▸ **Exercise aim**: What is the count of lines in the listing below that hold the string "global"? Reply with that number alone.

▸ **Entries supplied**:
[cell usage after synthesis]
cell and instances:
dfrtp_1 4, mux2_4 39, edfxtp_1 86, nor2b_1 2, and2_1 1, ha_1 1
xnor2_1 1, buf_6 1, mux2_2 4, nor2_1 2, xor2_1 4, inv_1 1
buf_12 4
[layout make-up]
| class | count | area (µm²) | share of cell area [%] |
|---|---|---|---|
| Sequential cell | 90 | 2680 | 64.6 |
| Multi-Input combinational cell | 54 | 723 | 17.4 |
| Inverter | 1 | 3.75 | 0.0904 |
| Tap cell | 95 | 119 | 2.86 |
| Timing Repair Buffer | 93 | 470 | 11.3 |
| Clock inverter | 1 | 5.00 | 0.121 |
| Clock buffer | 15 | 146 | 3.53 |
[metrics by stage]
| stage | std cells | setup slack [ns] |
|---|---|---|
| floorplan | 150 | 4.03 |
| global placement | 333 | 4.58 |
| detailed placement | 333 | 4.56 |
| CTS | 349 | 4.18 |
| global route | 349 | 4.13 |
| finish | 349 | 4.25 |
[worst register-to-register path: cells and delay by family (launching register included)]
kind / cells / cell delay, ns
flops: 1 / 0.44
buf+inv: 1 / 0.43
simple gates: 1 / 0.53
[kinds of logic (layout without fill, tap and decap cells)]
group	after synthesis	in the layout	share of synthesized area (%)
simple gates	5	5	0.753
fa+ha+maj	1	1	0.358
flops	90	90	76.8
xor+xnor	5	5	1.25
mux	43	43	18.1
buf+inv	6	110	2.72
### config.mk
export PLATFORM = sky130hd
export DESIGN_NAME = mwrm_back
export DESIGN_NICKNAME = d
export VERILOG_FILES = /design/src/rtl/mwrm_pkg.sv /design/src/rtl/mwrm_back.sv
export SDC_FILE = /design/constraint.sdc
export NUM_CORES = 1
export LEC_CHECK = 0
export BUFFER_PORTS_ARGS = -buffer_cell sky130_fd_sc_hd__buf_4
export CAP_MARGIN = 20
export CORE_MARGIN = 3
export CORE_UTILIZATION = 41
export DETAILED_ROUTE_END_ITERATION = 10
export GPL_TIMING_DRIVEN = 0
export SYNTH_ARGS = -nofsm -noshare
export SYNTH_HDL_FRONTEND = slang
export SYNTH_SLANG_ARGS = --single-unit
export TNS_END_PERCENT = 50
### constraint.sdc
create_clock -name clk -period 6 [get_ports clk]
set_input_delay 0.6 -clock clk [delete_from_list [all_inputs] [get_ports clk]]
set_output_delay 0.6 -clock clk [all_outputs]
set_load 0.05 [all_outputs]
### src/rtl/mwrm_pkg.sv
// ----------------------------------------------------------------------------
// mwrm_pkg
// Types and constants shared by the moving-window rms / mean block.
// ----------------------------------------------------------------------------
`default_nettype none

package mwrm_pkg;

    localparam int SAMPLE_W    = 16;            // input sample width
    localparam int LEN_W       = 11;            // window length register width
    localparam int SUM_W       = 42;            // signed running sum width
    localparam int DIV_W       = SUM_W - 1;     // magnitude of the running sum
    localparam int DIV_CNT_W   = $clog2(DIV_W);
    localparam int ROOT_IN_W   = 32;            // square root radicand width
    localparam int ROOT_W      = ROOT_IN_W / 2;
    localparam int VALUE_W     = 17;            // result value width
    localparam int IN_TDATA_W  = 16;
    localparam int OUT_TDATA_W = 24;
    localparam int OUT_TUSER_W = 1;
    localparam int CFG_ADDR_W  = 1;
    localparam int QUEUE_DEPTH = 2;

    typedef logic signed [SAMPLE_W-1:0] sample_t;
    typedef logic        [LEN_W-1:0]    len_t;
    typedef logic signed [SUM_W-1:0]    sum_t;
    typedef logic        [VALUE_W-1:0]  value_t;
    typedef logic        [CFG_ADDR_W-1:0] cfg_addr_t;

    localparam cfg_addr_t REG_WINDOW_LENGTH = 1'b0;
    localparam cfg_addr_t REG_MODE          = 1'b1;

    localparam logic MODE_RMS  = 1'b0;
    localparam logic MODE_MEAN = 1'b1;

    localparam len_t WINDOW_LENGTH_RESET = 11'd1024;

    // one word handed from the front end to the arithmetic back end
    typedef struct packed {
        sum_t sum;
        logic ready;
    } job_t;

    typedef enum logic [1:0] {
        F_IDLE,
        F_READ,
        F_SUM
    } front_state_t;

    typedef enum logic [1:0] {
        B_IDLE,
        B_DIV,
        B_SQRT,
        B_OUT
    } back_state_t;

endpackage

`default_nettype wire

### src/rtl/mwrm_back.sv
// ----------------------------------------------------------------------------
// mwrm_back
// Divides the running sum by the window length one bit a cycle, takes the
// integer square root two bits a cycle in rms mode, and holds the result in
// an output register.
// ----------------------------------------------------------------------------
`default_nettype none

module mwrm_back (
    input  wire logic            clk,
    input  wire logic            rst_n,
    input  wire mwrm_pkg::len_t  len,
    input  wire logic            mode,
    input  wire logic            job_valid,
    input  wire mwrm_pkg::job_t  job,
    output logic                 pop,
    output logic                 out_valid,
    input  wire logic            out_ready,
    output mwrm_pkg::value_t     out_value,
    output logic                 out_ready_res
);
    import mwrm_pkg::*;

    back_state_t            state_reg, state_next;
    logic [LEN_W-1:0]       rem_reg, rem_next;
    logic [DIV_W-1:0]       quo_reg, quo_next;
    logic                   neg_reg, neg_next;
    logic [DIV_CNT_W-1:0]   cnt_reg, cnt_next;
    logic [ROOT_IN_W-1:0]   sq_x_reg, sq_x_next;
    logic [ROOT_W+1:0]      sq_rem_reg, sq_rem_next;
    logic [ROOT_W-1:0]      root_reg, root_next;
    value_t                 res_reg, res_next;
    logic                   res_ok_reg, res_ok_next;
    logic                   out_valid_reg, out_valid_next;
    value_t                 out_value_reg, out_value_next;
    logic                   out_ok_reg, out_ok_next;

    logic [LEN_W:0]         div_sh;
    logic                   div_bit;
    logic [DIV_W-1:0]       quo_step;
    logic [ROOT_W+1:0]      sq_sh;
    logic [ROOT_W+1:0]      sq_trial;
    logic                   sq_bit;
    logic [ROOT_W-1:0]      root_step;
    logic [SUM_W-1:0]       sum_mag;
    value_t                 quo_low;

    assign div_sh    = {rem_reg, quo_reg[DIV_W-1]};
    assign div_bit   = (div_sh >= {1'b0, len});
    assign quo_step  = {quo_reg[DIV_W-2:0], div_bit};
    assign quo_low   = quo_step[VALUE_W-1:0];
    assign sq_sh     = {sq_rem_reg[ROOT_W-1:0], sq_x_reg[ROOT_IN_W-1 -: 2]};
    assign sq_trial  = {root_reg, 2'b01};
    assign sq_bit    = (sq_sh >= sq_trial);
    assign root_step = {root_reg[ROOT_W-2:0], sq_bit};
    assign sum_mag   = job.sum[SUM_W-1] ? -job.sum : job.sum;

    assign out_valid     = out_valid_reg;
    assign out_value     = out_value_reg;
    assign out_ready_res = out_ok_reg;

    always_ff @(posedge clk or negedge rst_n)
    begin
        if (!rst_n)
        begin
            state_reg     <= B_IDLE;
            out_valid_reg <= 1'b0;
        end
        else
        begin
            state_reg     <= state_next;
            out_valid_reg <= out_valid_next;
        end
    end

    always_ff @(posedge clk)
    begin
        rem_reg       <= rem_next;
        quo_reg       <= quo_next;
        neg_reg       <= neg_next;
        cnt_reg       <= cnt_next;
        sq_x_reg      <= sq_x_next;
        sq_rem_reg    <= sq_rem_next;
        root_reg      <= root_next;
        res_reg       <= res_next;
        res_ok_reg    <= res_ok_next;
        out_value_reg <= out_value_next;
        out_ok_reg    <= out_ok_next;
    end

    always_comb
    begin
        state_next     = state_reg;
        rem_next       = rem_reg;
        quo_next       = quo_reg;
        neg_next       = neg_reg;
        cnt_next       = cnt_reg;
        sq_x_next      = sq_x_reg;
        sq_rem_next    = sq_rem_reg;
        root_next      = root_reg;
        res_next       = res_reg;
        res_ok_next    = res_ok_reg;
        out_value_next = out_value_reg;
        out_ok_next    = out_ok_reg;
        out_valid_next = out_valid_reg && !out_ready;
        pop            = 1'b0;

        unique case (state_reg)
            B_IDLE:
            begin
                if (job_valid)
                begin
                    pop = 1'b1;
                    if (job.ready)
                    begin
                        neg_next    = job.sum[SUM_W-1];
                        quo_next    = sum_mag[DIV_W-1:0];
                        rem_next    = '0;
                        cnt_next    = DIV_CNT_W'(DIV_W - 1);
                        res_ok_next = 1'b1;
                        state_next  = B_DIV;
                    end
                    else
                    begin
                        res_next    = '0;
                        res_ok_next = 1'b0;
                        state_next  = B_OUT;
                    end
                end
            end
            B_DIV:
            begin
                rem_next = div_bit ? LEN_W'(div_sh - {1'b0, len}) : div_sh[LEN_W-1:0];
                quo_next = quo_step;
                cnt_next = cnt_reg - DIV_CNT_W'(1);
                if (cnt_reg == '0)
                begin
                    if (mode == MODE_MEAN)
                    begin
                        // truncate toward zero: divide the magnitude, restore the sign
                        res_next   = neg_reg ? -quo_low : quo_low;
                        state_next = B_OUT;
                    end
                    else
                    begin
                        sq_x_next   = neg_reg ? '0 : quo_step[ROOT_IN_W-1:0];
                        sq_rem_next = '0;
                        root_next   = '0;
                        cnt_next    = DIV_CNT_W'(ROOT_W - 1);
                        state_next  = B_SQRT;
                    end
                end
            end
            B_SQRT:
            begin
                sq_rem_next = sq_bit ? sq_sh - sq_trial : sq_sh;
                sq_x_next   = {sq_x_reg[ROOT_IN_W-3:0], 2'b00};
                root_next   = root_step;
                cnt_next    = cnt_reg - DIV_CNT_W'(1);
                if (cnt_reg == '0)
                begin
                    res_next   = VALUE_W'(root_step);
                    state_next = B_OUT;
                end
            end
            B_OUT:
            begin
                // load when the output word is free or being taken
                if (!out_valid_reg || out_ready)
                begin
                    out_valid_next = 1'b1;
                    out_value_next = res_reg;
                    out_ok_next    = res_ok_reg;
                    state_next     = B_IDLE;
                end
            end
            default:
            begin
                state_next = B_IDLE;
            end
        endcase
    end

endmodule

`default_nettype wire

▸ **Solution to this problem**: 2